The Enterprise Data Services layer includes security services applied at the container level, such as authentication, authorization, encryption, TDE (Transparent Data Encryption), TLS (Transport Layer Security), and SSL (Secure Sockets Layer).
For each tenant, the Applications catalog provides a range of reference Kubernetes applications that users can utilize as they are or customize to meet specific requirements.
The GATEKEEPER platform, built on top of the Container Platform, can be accessed through a feature-rich web user interface environment, which includes a Developer portal and a Marketplace. The Developer Portal serves as a fundamental element that enables community building and ecosystem networking around the GATEKEEPER open-source project. Developers can access GATEKEEPER components through the Developer Portal and combine them with third-party services to create new services and applications that can be made available in the platform via the marketplace.
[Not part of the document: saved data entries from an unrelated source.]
--- config.mk ---
export PLATFORM = sky130hd
export DESIGN_NAME = game_referee
export DESIGN_NICKNAME = d
export VERILOG_FILES = /design/src/rtl/game_pkg.sv /design/src/rtl/game_referee_round_scoreboard.sv /design/src/rtl/game_referee.sv
export SDC_FILE = /design/constraint.sdc
export NUM_CORES = 1
export LEC_CHECK = 0
export ABC_AREA = 1
export CELL_PAD_IN_SITES_DETAIL_PLACEMENT = 0
export CELL_PAD_IN_SITES_GLOBAL_PLACEMENT = 2
export CORE_MARGIN = 5
export CORE_UTILIZATION = 28
export DETAILED_ROUTE_END_ITERATION = 7
export HOLD_SLACK_MARGIN = 0.1
export PLACE_DENSITY = 0.87
export SLEW_MARGIN = 20
export SYNTH_ARGS = -nofsm -noshare
export SYNTH_HDL_FRONTEND = slang
export SYNTH_HIERARCHICAL = 1
export SYNTH_SLANG_ARGS = --single-unit
--- constraint.sdc ---
create_clock -name Clock -period 2.5 [get_ports Clock]
set_clock_uncertainty 0.05 [all_clocks]
set_input_delay 0.625 -clock Clock [delete_from_list [all_inputs] [get_ports Clock]]
set_output_delay 0.625 -clock Clock [all_outputs]
set_load 0.01 [all_outputs]
--- src/rtl/game_pkg.sv ---
`default_nettype none
// +----------------------------------------------------------------------+
// | game_pkg : shared constants, state encoding and code values for the  |
// |            guessing-game referee and correlation stage.              |
// | Revision : 1.0                                                       |
// +----------------------------------------------------------------------+
package game_pkg;

  localparam int SIZE   = 6;
  localparam int ROUNDS = 5;
  localparam int CNT_W  = 3;

  typedef enum logic [2:0] {
    ST_IDLE       = 3'd0,
    ST_WAIT_GUESS = 3'd1,
    ST_EVAL       = 3'd2,
    ST_SAMPLE     = 3'd3,
    ST_DONE       = 3'd4
  } state_t;

  localparam logic [1:0] CMP_INVALID = 2'b00;
  localparam logic [1:0] CMP_FIRST   = 2'b01;
  localparam logic [1:0] CMP_SECOND  = 2'b10;
  localparam logic [1:0] CMP_TIE     = 2'b11;

  localparam logic [1:0] HIT_NONE    = 2'b00;
  localparam logic [1:0] HIT_FIRST   = 2'b01;
  localparam logic [1:0] HIT_SECOND  = 2'b10;
  localparam logic [1:0] HIT_BOTH    = 2'b11;

  localparam logic [1:0] WIN_NONE    = 2'b00;
  localparam logic [1:0] WIN_FIRST   = 2'b01;
  localparam logic [1:0] WIN_SECOND  = 2'b10;
  localparam logic [1:0] WIN_DRAW    = 2'b11;

  function automatic logic [1:0] win_of(input logic [CNT_W-1:0] first,
                                        input logic [CNT_W-1:0] second);
    if (first > second)      return WIN_FIRST;
    else if (first < second) return WIN_SECOND;
    else                     return WIN_DRAW;
  endfunction

endpackage
`default_nettype wire

--- src/rtl/game_referee_round_scoreboard.sv ---
`default_nettype none
// +----------------------------------------------------------------------+
// | round_scoreboard : score, history and round bookkeeping plus the     |
// |                    end-of-game winner decision, updated on sample.   |
// | Revision : 1.0                                                       |
// +----------------------------------------------------------------------+
module round_scoreboard #(
  parameter int ROUNDS = game_pkg::ROUNDS
) (
  input  logic                       Clock,
  input  logic                       Reset,
  input  logic                       clear,
  input  logic                       sample,
  input  logic [1:0]                 cmp_code,
  input  logic [1:0]                 hit_code,
  output logic [game_pkg::CNT_W-1:0] round,
  output logic [game_pkg::CNT_W-1:0] score_first,
  output logic [game_pkg::CNT_W-1:0] score_second,
  output logic [2*ROUNDS-1:0]        history,
  output logic [1:0]                 winner,
  output logic                       protocol_error,
  output logic                       finish
);
  import game_pkg::*;

  localparam logic [CNT_W-1:0] C_MAX = CNT_W'(ROUNDS);

  logic [CNT_W-1:0]   w_first_nx;
  logic [CNT_W-1:0]   w_second_nx;
  logic [CNT_W-1:0]   w_round_nx;
  logic [2*ROUNDS-1:0] w_hist_nx;
  logic [1:0]         w_win_nx;

  always_comb begin
    w_first_nx  = score_first;
    w_second_nx = score_second;
    w_round_nx  = round;
    w_hist_nx   = history;
    if (cmp_code == CMP_FIRST && score_first != C_MAX)
      w_first_nx = score_first + CNT_W'(1);
    if (cmp_code == CMP_SECOND && score_second != C_MAX)
      w_second_nx = score_second + CNT_W'(1);
    if (round != C_MAX)
      w_round_nx = round + CNT_W'(1);
    // Loop over slots keeps the write in range once Round has saturated.
    for (int k = 0; k < ROUNDS; k++)
      if (round == CNT_W'(k))
        w_hist_nx[2*k +: 2] = cmp_code;
    finish   = (hit_code != HIT_NONE) || (w_round_nx == C_MAX);
    w_win_nx = (hit_code != HIT_NONE) ? hit_code : win_of(w_first_nx, w_second_nx);
  end

  always_ff @(posedge Clock or posedge Reset) begin
    if (Reset) begin
      round          <= '0;
      score_first    <= '0;
      score_second   <= '0;
      history        <= '0;
      winner         <= WIN_NONE;
      protocol_error <= 1'b0;
    end else if (clear) begin
      round          <= '0;
      score_first    <= '0;
      score_second   <= '0;
      history        <= '0;
      winner         <= WIN_NONE;
      protocol_error <= 1'b0;
    end else if (sample) begin
      round        <= w_round_nx;
      score_first  <= w_first_nx;
      score_second <= w_second_nx;
      history      <= w_hist_nx;
      if (finish)
        winner <= w_win_nx;
      if (cmp_code == CMP_INVALID)
        protocol_error <= 1'b1;
    end
  end

endmodule
`default_nettype wire

--- src/rtl/game_referee.sv ---
`default_nettype none
// +----------------------------------------------------------------------+
// | game_referee : round sequencer for the two-player guessing game;     |
// |                drives the correlation stage and the scoreboard.      |
// | Revision : 1.0                                                       |
// +----------------------------------------------------------------------+
module game_referee #(
  parameter int ROUNDS = game_pkg::ROUNDS
) (
  input  logic                       Clock,
  input  logic                       Reset,
  input  logic                       Start,
  input  logic                       Guess_Valid,
  output logic                       Guess_Ready,
  output logic                       Eval,
  input  logic [1:0]                 Cmp_Code,
  input  logic [1:0]                 Hit_Code,
  output logic [game_pkg::CNT_W-1:0] Round,
  output logic [game_pkg::CNT_W-1:0] Score_First,
  output logic [game_pkg::CNT_W-1:0] Score_Second,
  output logic [2*ROUNDS-1:0]        History,
  output logic [1:0]                 Winner,
  output logic                       Game_Over,
  output logic                       Protocol_Error
);
  import game_pkg::*;

  state_t r_state;
  state_t w_state_nx;
  logic   w_clear;
  logic   w_finish;

  always_ff @(posedge Clock or posedge Reset) begin
    if (Reset) r_state <= ST_IDLE;
    else       r_state <= w_state_nx;
  end

  always_comb begin
    w_state_nx = r_state;
    w_clear    = 1'b0;
    case (r_state)
      ST_IDLE, ST_DONE: begin
        if (Start) begin
          w_state_nx = ST_WAIT_GUESS;
          w_clear    = 1'b1;
        end
      end
      ST_WAIT_GUESS: if (Guess_Valid) w_state_nx = ST_EVAL;
      ST_EVAL:       w_state_nx = ST_SAMPLE;
      ST_SAMPLE:     w_state_nx = w_finish ? ST_DONE : ST_WAIT_GUESS;
      default:       w_state_nx = ST_IDLE;
    endcase
  end

  // Handshake outputs are pure state decodes, so no input reaches an output.
  assign Guess_Ready = (r_state == ST_WAIT_GUESS);
  assign Eval        = (r_state == ST_EVAL);
  assign Game_Over   = (r_state == ST_DONE);

  round_scoreboard #(.ROUNDS(ROUNDS)) u_scoreboard (
    .Clock          (Clock),
    .Reset          (Reset),
    .clear          (w_clear),
    .sample         (r_state == ST_SAMPLE),
    .cmp_code       (Cmp_Code),
    .hit_code       (Hit_Code),
    .round          (Round),
    .score_first    (Score_First),
    .score_second   (Score_Second),
    .history        (History),
    .winner         (Winner),
    .protocol_error (Protocol_Error),
    .finish         (w_finish)
  );

endmodule
`default_nettype wire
Figure 2 – GATEKEEPER Platform
Figure 2 represents a logical view of the whole GATEKEEPER Platform. The system diagram uses arrows to indicate data flows and colors to highlight the roles of different components. All components are registered as Things, following the principles of the Web of Things.
- Pink components represent Core Platform Things, responsible for providing core functionalities such as access to Things and data, user management, data integration, and Big Data analytics capabilities.
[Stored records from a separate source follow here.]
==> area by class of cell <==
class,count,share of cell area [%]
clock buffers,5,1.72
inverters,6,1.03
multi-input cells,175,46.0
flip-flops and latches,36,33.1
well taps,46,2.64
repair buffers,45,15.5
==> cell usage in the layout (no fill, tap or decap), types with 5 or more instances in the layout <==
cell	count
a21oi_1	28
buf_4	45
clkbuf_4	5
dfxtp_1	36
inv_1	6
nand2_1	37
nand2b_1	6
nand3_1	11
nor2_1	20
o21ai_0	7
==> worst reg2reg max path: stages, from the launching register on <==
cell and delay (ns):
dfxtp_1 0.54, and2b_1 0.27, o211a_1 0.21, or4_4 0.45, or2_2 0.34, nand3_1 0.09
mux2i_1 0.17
<file path="config.mk">
export PLATFORM = sky130hd
export DESIGN_NAME = cachev3
export DESIGN_NICKNAME = d
export VERILOG_FILES = /design/src/rtl/cachev3.sv
export SDC_FILE = /design/constraint.sdc
export NUM_CORES = 1
export LEC_CHECK = 0
export CAP_MARGIN = 20
export CORE_MARGIN = 2
export CORE_UTILIZATION = 45
export CTS_CLUSTER_SIZE = 10
export DETAILED_ROUTE_END_ITERATION = 8
export PLACE_DENSITY_LB_ADDON = 0.25
export SETUP_SLACK_MARGIN = 0.05
export SLEW_MARGIN = 20
export SYNTH_ARGS = -nofsm -noshare
export SYNTH_HDL_FRONTEND = slang
export SYNTH_SLANG_ARGS = --single-unit
export TNS_END_PERCENT = 50
</file>
<file path="constraint.sdc">
create_clock -name clk_i -period 3.5 [get_ports clk_i]
set_input_delay 0.35 -clock clk_i [delete_from_list [all_inputs] [get_ports clk_i]]
set_output_delay 0.35 -clock clk_i [all_outputs]
set_load 0.01 [all_outputs]
</file>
- Green components represent AI/ML Things that leverage the core services to offer early detection, prediction, and proactive healthcare services.
- Yellow components represent External Things that can interact with the platform and cater to specific needs of pilots or application requirements, extending the platform’s capabilities.
- Blue components represent Data sources, encompassing various types of sources generating health data managed by the platform. They connect directly or indirectly to the GATEKEEPER platform through connectors.
- Gray arrows illustrate the main data flows managed by the platform. All components and services interacting with the platform need to be registered and possess an authorization token to access the provided functionalities. The Web of Things Thing Management System (TMS) acts as the central gateway, orchestrating interactions within the platform. The GATEKEEPER Trust Authority (GTA) certifies Things, secures connections between components, and manages authentication, authorization, and auditing.
Through the GATEKEEPER Web Environment, developers can register new things or access existing ones via the Developer Portal. Business users and administrators can use the Marketplace to browse available things or manage the platform.
Data sources enter the platform through connectors, which vary depending on the devices and protocols they interact with. The connectors include Gateway BLE/FHIR for Bluetooth devices compliant with BLE Continua Standard Health Profiles, Web Data Connectors for online data files or Web-based APIs, Intelligent Medical Device Connectors for fully connected devices, Multi-Robot Connectors for robot sensor data, and the Personal Health GATEKEEPER App, an extension of Samsung Health App enabling interaction with the Samsung Health ecosystem.
All connectors send health data in the original producer format to the Data Federation Integration Engine. This component translates the data into the common GATEKEEPER data format (GATEKEEPER FHIR IG) and stores it in the Data Federation FHIR Server, ensuring semantic interoperability. The data is also forwarded to the Big Data Infrastructure, which offers analysis services and combines data from the Data Federation and potential external sources.
The Big Data Infrastructure stores data used by the AI Reasoning Framework. This framework employs diagnostic and prognostic algorithms for various diseases, early detection of changes in patient conditions, risk factor evaluations, and personalized monitoring, prevention, and intervention.